En la Plaza Mayor pasaba de todo, y esta
pintura nos lo confirma. Una de las escenas más destacadas que podemos apreciar
es el recorrido que realiza el virrey que ha salido de Palacio con rumbo a la
Catedral, cuyo cortejo es presenciado por diversos grupos sociales ataviados
con sus ropas distintivas. Dicen los que saben que podemos deducir que se trata
del virrey porque era el único habitante de la sociedad novohispana que tenía
el privilegio de que su carruaje fuera jalado por seis caballos. No hay duda de
que la Plaza Mayor fue el sitio predilecto de los habitantes de la Ciudad de
México para ponerse al tanto de los acontecimientos y las ideas en boga.
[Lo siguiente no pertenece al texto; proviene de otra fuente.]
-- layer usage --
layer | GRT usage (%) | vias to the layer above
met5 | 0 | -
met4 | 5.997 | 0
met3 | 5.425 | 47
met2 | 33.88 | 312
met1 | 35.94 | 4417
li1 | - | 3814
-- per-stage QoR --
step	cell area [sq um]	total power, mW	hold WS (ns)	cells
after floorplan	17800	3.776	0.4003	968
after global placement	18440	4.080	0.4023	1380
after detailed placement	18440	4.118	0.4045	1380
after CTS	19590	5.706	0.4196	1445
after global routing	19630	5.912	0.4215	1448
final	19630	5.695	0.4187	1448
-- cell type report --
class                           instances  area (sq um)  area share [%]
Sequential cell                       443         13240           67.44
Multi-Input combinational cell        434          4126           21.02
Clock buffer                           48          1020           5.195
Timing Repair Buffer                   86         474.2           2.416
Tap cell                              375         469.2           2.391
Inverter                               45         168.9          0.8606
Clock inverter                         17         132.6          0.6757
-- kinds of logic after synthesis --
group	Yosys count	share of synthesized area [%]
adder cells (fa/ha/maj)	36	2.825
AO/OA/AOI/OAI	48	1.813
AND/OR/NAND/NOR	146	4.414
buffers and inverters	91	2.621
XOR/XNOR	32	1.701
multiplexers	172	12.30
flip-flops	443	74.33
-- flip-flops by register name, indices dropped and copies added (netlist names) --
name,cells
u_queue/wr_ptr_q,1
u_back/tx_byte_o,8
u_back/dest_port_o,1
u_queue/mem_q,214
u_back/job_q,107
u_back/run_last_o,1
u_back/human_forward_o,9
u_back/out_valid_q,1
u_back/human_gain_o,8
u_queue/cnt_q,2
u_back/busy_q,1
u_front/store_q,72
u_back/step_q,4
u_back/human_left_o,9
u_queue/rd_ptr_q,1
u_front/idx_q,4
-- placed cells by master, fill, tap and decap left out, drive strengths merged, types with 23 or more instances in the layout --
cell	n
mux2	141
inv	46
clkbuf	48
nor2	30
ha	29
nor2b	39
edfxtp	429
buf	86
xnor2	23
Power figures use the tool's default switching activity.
`config.mk`:
```
export PLATFORM = sky130hd
export DESIGN_NAME = overlay_texture_lru_cache_top
export DESIGN_NICKNAME = d
export VERILOG_FILES = /design/src/otlc_pkg.sv /design/src/otlc_ctrl.sv /design/src/otlc_dp.sv /design/src/overlay_texture_lru_cache_top.sv
export SDC_FILE = /design/constraint.sdc
export NUM_CORES = 2
export LEC_CHECK = 0
export BUFFER_PORTS_ARGS = -buffer_cell sky130_fd_sc_hd__buf_4
export CAP_MARGIN = 30
export CORE_ASPECT_RATIO = 1.1
export CORE_MARGIN = 1.5
export CORE_UTILIZATION = 42
export DETAILED_ROUTE_END_ITERATION = 8
export GPL_TIMING_DRIVEN = 0
export PLACE_DENSITY_LB_ADDON = 0.3
export SLEW_MARGIN = 20
export SYNTH_ARGS = -nofsm -noshare
export SYNTH_HDL_FRONTEND = slang
export SYNTH_SLANG_ARGS = --single-unit
```
`constraint.sdc`:
```
create_clock -name clk -period 9.2 [get_ports clk]
set_clock_uncertainty 0.1 [all_clocks]
set_input_delay 1.84 -clock clk [delete_from_list [all_inputs] [get_ports clk]]
set_output_delay 1.84 -clock clk [all_outputs]
set_load 0.01 [all_outputs]
```
`src/otlc_pkg.sv`:
```
`timescale 1ns / 1ps
// shared types and constants for the overlay texture lru cache
// no dependencies

package otlc_pkg;

    localparam int KEY_W   = 64;
    localparam int GEN_W   = 64;
    localparam int DIM_W   = 15;
    localparam int BYTES_W = 31;
    localparam int STAT_W  = 3;
    localparam int SLOT_W  = 3;
    localparam int CNT_W   = 32;
    localparam int CLK_W   = 64;

    localparam logic CMD_LOOKUP = 1'b0;
    localparam logic CMD_CLEAR  = 1'b1;

    localparam logic [STAT_W-1:0] ST_HIT         = 3'd0;
    localparam logic [STAT_W-1:0] ST_INSTALLED   = 3'd1;
    localparam logic [STAT_W-1:0] ST_EMPTY       = 3'd2;
    localparam logic [STAT_W-1:0] ST_MISMATCH    = 3'd3;
    localparam logic [STAT_W-1:0] ST_UPLOAD_FAIL = 3'd4;
    localparam logic [STAT_W-1:0] ST_CLEARED     = 3'd5;

    // controller to datapath
    typedef struct packed {
        logic load;
        logic check;
        logic decide;
        logic scan_step;
        logic out_load;
    } dp_cmd_t;

    // datapath to controller
    typedef struct packed {
        logic need_scan;
        logic scan_done;
    } dp_stat_t;

endpackage

```
`src/otlc_ctrl.sv`:
```
`timescale 1ns / 1ps
// controller state machine for the overlay texture lru cache
// depends on otlc_pkg

module otlc_ctrl
(
    input  logic               clk,
    input  logic               rst_n,
    input  logic               in_valid,
    output logic               in_ready,
    output logic               out_valid,
    input  logic               out_ready,
    input  otlc_pkg::dp_stat_t stat,
    output otlc_pkg::dp_cmd_t  cmd
);

    localparam logic [2:0] S_IDLE   = 3'd0;
    localparam logic [2:0] S_CHECK  = 3'd1;
    localparam logic [2:0] S_DECIDE = 3'd2;
    localparam logic [2:0] S_SCAN   = 3'd3;
    localparam logic [2:0] S_OUT    = 3'd4;

    logic [2:0] state_reg;
    logic [2:0] state_next;
    logic       out_valid_reg;
    logic       out_valid_next;
    logic       room;

    assign in_ready  = (state_reg == S_IDLE);
    assign out_valid = out_valid_reg;
    assign room      = !out_valid_reg || out_ready;

    always_comb
    begin
        state_next    = state_reg;
        cmd           = '0;
        unique case (state_reg)
            S_IDLE:
            begin
                if (in_valid)
                begin
                    cmd.load   = 1'b1;
                    state_next = S_CHECK;
                end
            end
            S_CHECK:
            begin
                cmd.check  = 1'b1;
                state_next = S_DECIDE;
            end
            S_DECIDE:
            begin
                cmd.decide = 1'b1;
                state_next = stat.need_scan ? S_SCAN : S_OUT;
            end
            S_SCAN:
            begin
                cmd.scan_step = 1'b1;
                if (stat.scan_done)
                begin
                    state_next = S_OUT;
                end
            end
            S_OUT:
            begin
                if (room)
                begin
                    cmd.out_load = 1'b1;
                    state_next   = S_IDLE;
                end
            end
            default:
            begin
                state_next = S_IDLE;
            end
        endcase
    end

    always_comb
    begin
        out_valid_next = out_valid_reg;
        priority if (cmd.out_load)
        begin
            out_valid_next = 1'b1;
        end
        else if (out_ready)
        begin
            out_valid_next = 1'b0;
        end
    end

    always_ff @(posedge clk or negedge rst_n)
    begin
        if (!rst_n)
        begin
            state_reg     <= S_IDLE;
            out_valid_reg <= 1'b0;
        end
        else
        begin
            state_reg     <= state_next;
            out_valid_reg <= out_valid_next;
        end
    end

endmodule

```
`src/otlc_dp.sv`:
```
`timescale 1ns / 1ps
// datapath for the overlay texture lru cache: entry lanes, checks, victim scan
// depends on otlc_pkg

module otlc_dp
#(
    parameter int CACHE_ENTRIES = 8
)
(
    input  logic                          clk,
    input  logic                          rst_n,
    input  otlc_pkg::dp_cmd_t             cmd,
    output otlc_pkg::dp_stat_t            stat,
    input  logic                          command,
    input  logic [otlc_pkg::KEY_W-1:0]    overlay_key,
    input  logic [otlc_pkg::GEN_W-1:0]    generation,
    input  logic [otlc_pkg::DIM_W-1:0]    width,
    input  logic [otlc_pkg::DIM_W-1:0]    height,
    input  logic                          has_payload,
    input  logic [otlc_pkg::BYTES_W-1:0]  payload_bytes,
    input  logic                          upload_ok,
    output logic [otlc_pkg::STAT_W-1:0]   status,
    output logic [otlc_pkg::SLOT_W-1:0]   slot,
    output logic [otlc_pkg::DIM_W-1:0]    texture_width,
    output logic [otlc_pkg::DIM_W-1:0]    texture_height,
    output logic [otlc_pkg::CNT_W-1:0]    hit_count,
    output logic [otlc_pkg::CNT_W-1:0]    upload_count
);

    localparam int IDX_W = (CACHE_ENTRIES > 1) ? $clog2(CACHE_ENTRIES) : 1;
    localparam logic [IDX_W-1:0] LAST_IDX = IDX_W'(CACHE_ENTRIES - 1);

    // request
    logic                         req_clear_reg;
    logic [otlc_pkg::KEY_W-1:0]   req_key_reg;
    logic [otlc_pkg::GEN_W-1:0]   req_gen_reg;
    logic [otlc_pkg::DIM_W-1:0]   req_w_reg;
    logic [otlc_pkg::DIM_W-1:0]   req_h_reg;
    logic                         req_payload_reg;
    logic [otlc_pkg::BYTES_W-1:0] req_bytes_reg;
    logic                         req_upload_reg;

    // check results
    logic                         empty_reg;
    logic                         mismatch_reg;
    logic [CACHE_ENTRIES-1:0]     hit_vec_reg;

    // entry store
    logic [CACHE_ENTRIES-1:0]     valid_reg;
    logic [otlc_pkg::CLK_W-1:0]   ts_reg    [CACHE_ENTRIES];
    logic [otlc_pkg::KEY_W-1:0]   key_reg   [CACHE_ENTRIES];
    logic [otlc_pkg::GEN_W-1:0]   gen_reg   [CACHE_ENTRIES];
    logic [otlc_pkg::DIM_W-1:0]   ew_reg    [CACHE_ENTRIES];
    logic [otlc_pkg::DIM_W-1:0]   eh_reg    [CACHE_ENTRIES];
    logic [otlc_pkg::CLK_W-1:0]   use_clock_reg;
    logic [otlc_pkg::CNT_W-1:0]   hits_reg;
    logic [otlc_pkg::CNT_W-1:0]   installs_reg;

    // victim scan
    logic [IDX_W-1:0]             scan_idx_reg;
    logic [IDX_W-1:0]             choice_reg;
    logic [otlc_pkg::CLK_W-1:0]   choice_ts_reg;

    // pending result
    logic [otlc_pkg::STAT_W-1:0]  res_status_reg;
    logic [IDX_W-1:0]             res_slot_reg;
    logic [otlc_pkg::DIM_W-1:0]   res_tw_reg;
    logic [otlc_pkg::DIM_W-1:0]   res_th_reg;

    // output beat
    logic [otlc_pkg::STAT_W-1:0]  out_status_reg;
    logic [otlc_pkg::SLOT_W-1:0]  out_slot_reg;
    logic [otlc_pkg::DIM_W-1:0]   out_tw_reg;
    logic [otlc_pkg::DIM_W-1:0]   out_th_reg;
    logic [otlc_pkg::CNT_W-1:0]   out_hits_reg;
    logic [otlc_pkg::CNT_W-1:0]   out_installs_reg;

    logic [CACHE_ENTRIES-1:0]     hit_vec;
    logic [2*otlc_pkg::DIM_W-1:0] dim_product;
    logic [2*otlc_pkg::DIM_W+1:0] expect_bytes;
    logic                         empty_now;
    logic                         mismatch_now;
    logic [IDX_W-1:0]             hit_idx;
    logic                         any_hit;
    logic                         need_scan;
    logic                         lookup_ok;
    logic                         dec_hit;
    logic [otlc_pkg::STAT_W-1:0]  dec_status;
    logic [otlc_pkg::CLK_W-1:0]   clock_inc;
    logic [otlc_pkg::CLK_W-1:0]   scan_ts;
    logic                         scan_invalid;
    logic                         scan_done;
    logic [IDX_W-1:0]             victim;
    logic                         do_install;
    logic [IDX_W+otlc_pkg::SLOT_W-1:0] slot_wide;

    assign empty_now    = !req_payload_reg || (req_w_reg == '0) || (req_h_reg == '0);
    assign dim_product  = (2*otlc_pkg::DIM_W)'(req_w_reg) * (2*otlc_pkg::DIM_W)'(req_h_reg);
    assign expect_bytes = {dim_product, 2'b00};
    assign mismatch_now = expect_bytes != {1'b0, req_bytes_reg};

    always_comb
    begin
        for (int i = 0; i < CACHE_ENTRIES; i++)
        begin
            hit_vec[i] = valid_reg[i] && (key_reg[i] == req_key_reg)
                      && (gen_reg[i] == req_gen_reg) && (ew_reg[i] == req_w_reg)
                      && (eh_reg[i] == req_h_reg);
        end
    end

    // first matching entry wins
    always_comb
    begin
        hit_idx = '0;
        for (int i = CACHE_ENTRIES - 1; i >= 0; i--)
        begin
            if (hit_vec_reg[i])
            begin
                hit_idx = IDX_W'(i);
            end
        end
    end

    assign any_hit   = |hit_vec_reg;
    assign lookup_ok = !req_clear_reg && !empty_reg && !mismatch_reg;
    assign need_scan = lookup_ok && !any_hit && req_upload_reg;
    assign dec_hit   = lookup_ok && any_hit;
    assign clock_inc = use_clock_reg + 1'b1;

    always_comb
    begin
        priority if (req_clear_reg)
        begin
            dec_status = otlc_pkg::ST_CLEARED;
        end
        else if (empty_reg)
        begin
            dec_status = otlc_pkg::ST_EMPTY;
        end
        else if (mismatch_reg)
        begin
            dec_status = otlc_pkg::ST_MISMATCH;
        end
        else if (any_hit)
        begin
            dec_status = otlc_pkg::ST_HIT;
        end
        else
        begin
            dec_status = otlc_pkg::ST_UPLOAD_FAIL;
        end
    end

    assign scan_ts      = ts_reg[scan_idx_reg];
    assign scan_invalid = !valid_reg[scan_idx_reg];
    assign scan_done    = scan_invalid || (scan_idx_reg == LAST_IDX);
    assign do_install   = cmd.scan_step && scan_done;

    always_comb
    begin
        priority if (scan_invalid)
        begin
            victim = scan_idx_reg;
        end
        else if (scan_ts < choice_ts_reg)
        begin
            victim = scan_idx_reg;
        end
        else
        begin
            victim = choice_reg;
        end
    end

    assign stat.need_scan = need_scan;
    assign stat.scan_done = scan_done;

    assign slot_wide = {{otlc_pkg::SLOT_W{1'b0}}, res_slot_reg};

    always_ff @(posedge clk)
    begin
        if (cmd.load)
        begin
            req_clear_reg   <= (command == otlc_pkg::CMD_CLEAR);
            req_key_reg     <= overlay_key;
            req_gen_reg     <= generation;
            req_w_reg       <= width;
            req_h_reg       <= height;
            req_payload_reg <= has_payload;
            req_bytes_reg   <= payload_bytes;
            req_upload_reg  <= upload_ok;
        end
        if (cmd.check)
        begin
            empty_reg    <= empty_now;
            mismatch_reg <= mismatch_now;
            hit_vec_reg  <= hit_vec;
        end
        if (do_install)
        begin
            key_reg[victim] <= req_key_reg;
            gen_reg[victim] <= req_gen_reg;
            ew_reg[victim]  <= req_w_reg;
            eh_reg[victim]  <= req_h_reg;
        end
        if (cmd.decide)
        begin
            res_status_reg <= dec_status;
            res_slot_reg   <= dec_hit ? hit_idx : '0;
            res_tw_reg     <= dec_hit ? req_w_reg : '0;
            res_th_reg     <= dec_hit ? req_h_reg : '0;
        end
        else if (do_install)
        begin
            res_status_reg <= otlc_pkg::ST_INSTALLED;
            res_slot_reg   <= victim;
            res_tw_reg     <= req_w_reg;
            res_th_reg     <= req_h_reg;
        end
        if (cmd.out_load)
        begin
            out_status_reg   <= res_status_reg;
            out_slot_reg     <= slot_wide[otlc_pkg::SLOT_W-1:0];
            out_tw_reg       <= res_tw_reg;
            out_th_reg       <= res_th_reg;
            out_hits_reg     <= hits_reg;
            out_installs_reg <= installs_reg;
        end
    end

    always_ff @(posedge clk or negedge rst_n)
    begin
        if (!rst_n)
        begin
            valid_reg     <= '0;
            use_clock_reg <= '0;
            hits_reg      <= '0;
            installs_reg  <= '0;
            scan_idx_reg  <= '0;
            choice_reg    <= '0;
            choice_ts_reg <= '0;
            for (int i = 0; i < CACHE_ENTRIES; i++)
            begin
                ts_reg[i] <= '0;
            end
        end
        else
        begin
            if (cmd.decide)
            begin
                if (req_clear_reg)
                begin
                    valid_reg     <= '0;
                    use_clock_reg <= '0;
                    for (int i = 0; i < CACHE_ENTRIES; i++)
                    begin
                        ts_reg[i] <= '0;
                    end
                end
                else if (lookup_ok)
                begin
                    use_clock_reg <= clock_inc;
                    if (any_hit)
                    begin
                        hits_reg        <= hits_reg + 1'b1;
                        ts_reg[hit_idx] <= clock_inc;
                    end
                end
                scan_idx_reg  <= IDX_W'(1);
                choice_reg    <= '0;
                choice_ts_reg <= ts_reg[0];
            end
            if (cmd.scan_step)
            begin
                scan_idx_reg  <= scan_idx_reg + 1'b1;
                choice_reg    <= victim;
                choice_ts_reg <= (victim == scan_idx_reg) ? scan_ts : choice_ts_reg;
                if (scan_done)
                begin
                    valid_reg[victim] <= 1'b1;
                    ts_reg[victim]    <= use_clock_reg;
                    installs_reg      <= installs_reg + 1'b1;
                end
            end
        end
    end

    assign status         = out_status_reg;
    assign slot           = out_slot_reg;
    assign texture_width  = out_tw_reg;
    assign texture_height = out_th_reg;
    assign hit_count      = out_hits_reg;
    assign upload_count   = out_installs_reg;

endmodule

```
`src/overlay_texture_lru_cache_top.sv`:
```
`timescale 1ns / 1ps
// channel   handshake             payload
// in        in_valid / in_ready   command overlay_key generation width height
//                                 has_payload payload_bytes upload_ok
// out       out_valid / out_ready status slot texture_width texture_height
//                                 hit_count upload_count
//
// one item at a time: accept, check, decide and output steps; the result
// register loads once the output state has room, and in_ready rises with
// it; an install adds a victim scan of one entry per cycle over entries
// 1 to CACHE_ENTRIES-1, ending early at the first invalid entry
// the size check runs through one 15x15 multiplier, tags compare in parallel
// reset clears valid bits, timestamps, use clock and counters at once
// a held result does not block accepting the next beat; only its final
// write waits for out_ready
// depends on otlc_pkg, otlc_ctrl, otlc_dp

module overlay_texture_lru_cache_top
#(
    parameter int CACHE_ENTRIES = 8
)
(
    input  logic                          clk,
    input  logic                          rst_n,
    input  logic                          in_valid,
    output logic                          in_ready,
    input  logic                          command,
    input  logic [otlc_pkg::KEY_W-1:0]    overlay_key,
    input  logic [otlc_pkg::GEN_W-1:0]    generation,
    input  logic [otlc_pkg::DIM_W-1:0]    width,
    input  logic [otlc_pkg::DIM_W-1:0]    height,
    input  logic                          has_payload,
    input  logic [otlc_pkg::BYTES_W-1:0]  payload_bytes,
    input  logic                          upload_ok,
    output logic                          out_valid,
    input  logic                          out_ready,
    output logic [otlc_pkg::STAT_W-1:0]   status,
    output logic [otlc_pkg::SLOT_W-1:0]   slot,
    output logic [otlc_pkg::DIM_W-1:0]    texture_width,
    output logic [otlc_pkg::DIM_W-1:0]    texture_height,
    output logic [otlc_pkg::CNT_W-1:0]    hit_count,
    output logic [otlc_pkg::CNT_W-1:0]    upload_count
);

    otlc_pkg::dp_cmd_t  cmd;
    otlc_pkg::dp_stat_t stat;

    otlc_ctrl u_ctrl
    (
        .clk       (clk),
        .rst_n     (rst_n),
        .in_valid  (in_valid),
        .in_ready  (in_ready),
        .out_valid (out_valid),
        .out_ready (out_ready),
        .stat      (stat),
        .cmd       (cmd)
    );

    otlc_dp #(
        .CACHE_ENTRIES (CACHE_ENTRIES)
    ) u_dp
    (
        .clk            (clk),
        .rst_n          (rst_n),
        .cmd            (cmd),
        .stat           (stat),
        .command        (command),
        .overlay_key    (overlay_key),
        .generation     (generation),
        .width          (width),
        .height         (height),
        .has_payload    (has_payload),
        .payload_bytes  (payload_bytes),
        .upload_ok      (upload_ok),
        .status         (status),
        .slot           (slot),
        .texture_width  (texture_width),
        .texture_height (texture_height),
        .hit_count      (hit_count),
        .upload_count   (upload_count)
    );

endmodule

```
Ahora me concentro en las construcciones como
el Portal de Mercaderes donde se aprecian altares con imágenes devocionales; el
Portal de las Flores que tiene al frente a la Acequia Real, en la que se
transportaban productos principalmente agrícolas; el edificio del Ayuntamiento;
el Parián, que en aquel tiempo fue el edificio representativo de los
comerciantes más importantes y acaudalados del reino donde se vendían toda
clase de productos. También está el mercado del Baratillo; además de otros
puestos conformados por tenderetes de petate. Y claro, no puede faltar la
Catedral, todavía inconclusa.
Hay otros detalles que llaman la atención,
por ejemplo, la columna de Fernando VI, obsequiada a la Ciudad de México por el
mismo rey en 1747; la picota sobre la que descansa la horca; y, una fuente
fabricada en 1713 para el abasto de la plaza y sus vecinos. En fin, hay
demasiados detalles en esta pintura que cualquier amante del barroco
novohispano podría pasar horas enteras analizando cada trazo.
Esta pintura ha llegado a nuestros días
como fiel testigo de que en el siglo XVIII la Plaza Mayor de la Ciudad de
México fue «centro de actividades comerciales, fiestas religiosas y civiles e
impartición pública de justicia» de los habitantes de la capital virreinal.
Abandono la sala del museo recordando que
en algún momento de la historia la pintura estuvo en Londres, pero en la época
del porfiriato fue adquirida por un mexicano quien después la vendió al
prominente empresario y coleccionista Ramón Alcázar, cuya colección se integró
durante el gobierno de Carranza al Museo Nacional (hoy Museo Nacional de
Historia, Castillo de Chapultepec).
Desciendo por la misma rampa por la que
subí, observo que un mar de gente va y viene, tanta gente como la que acabo de
observar en la pintura. Pero son otros tiempos.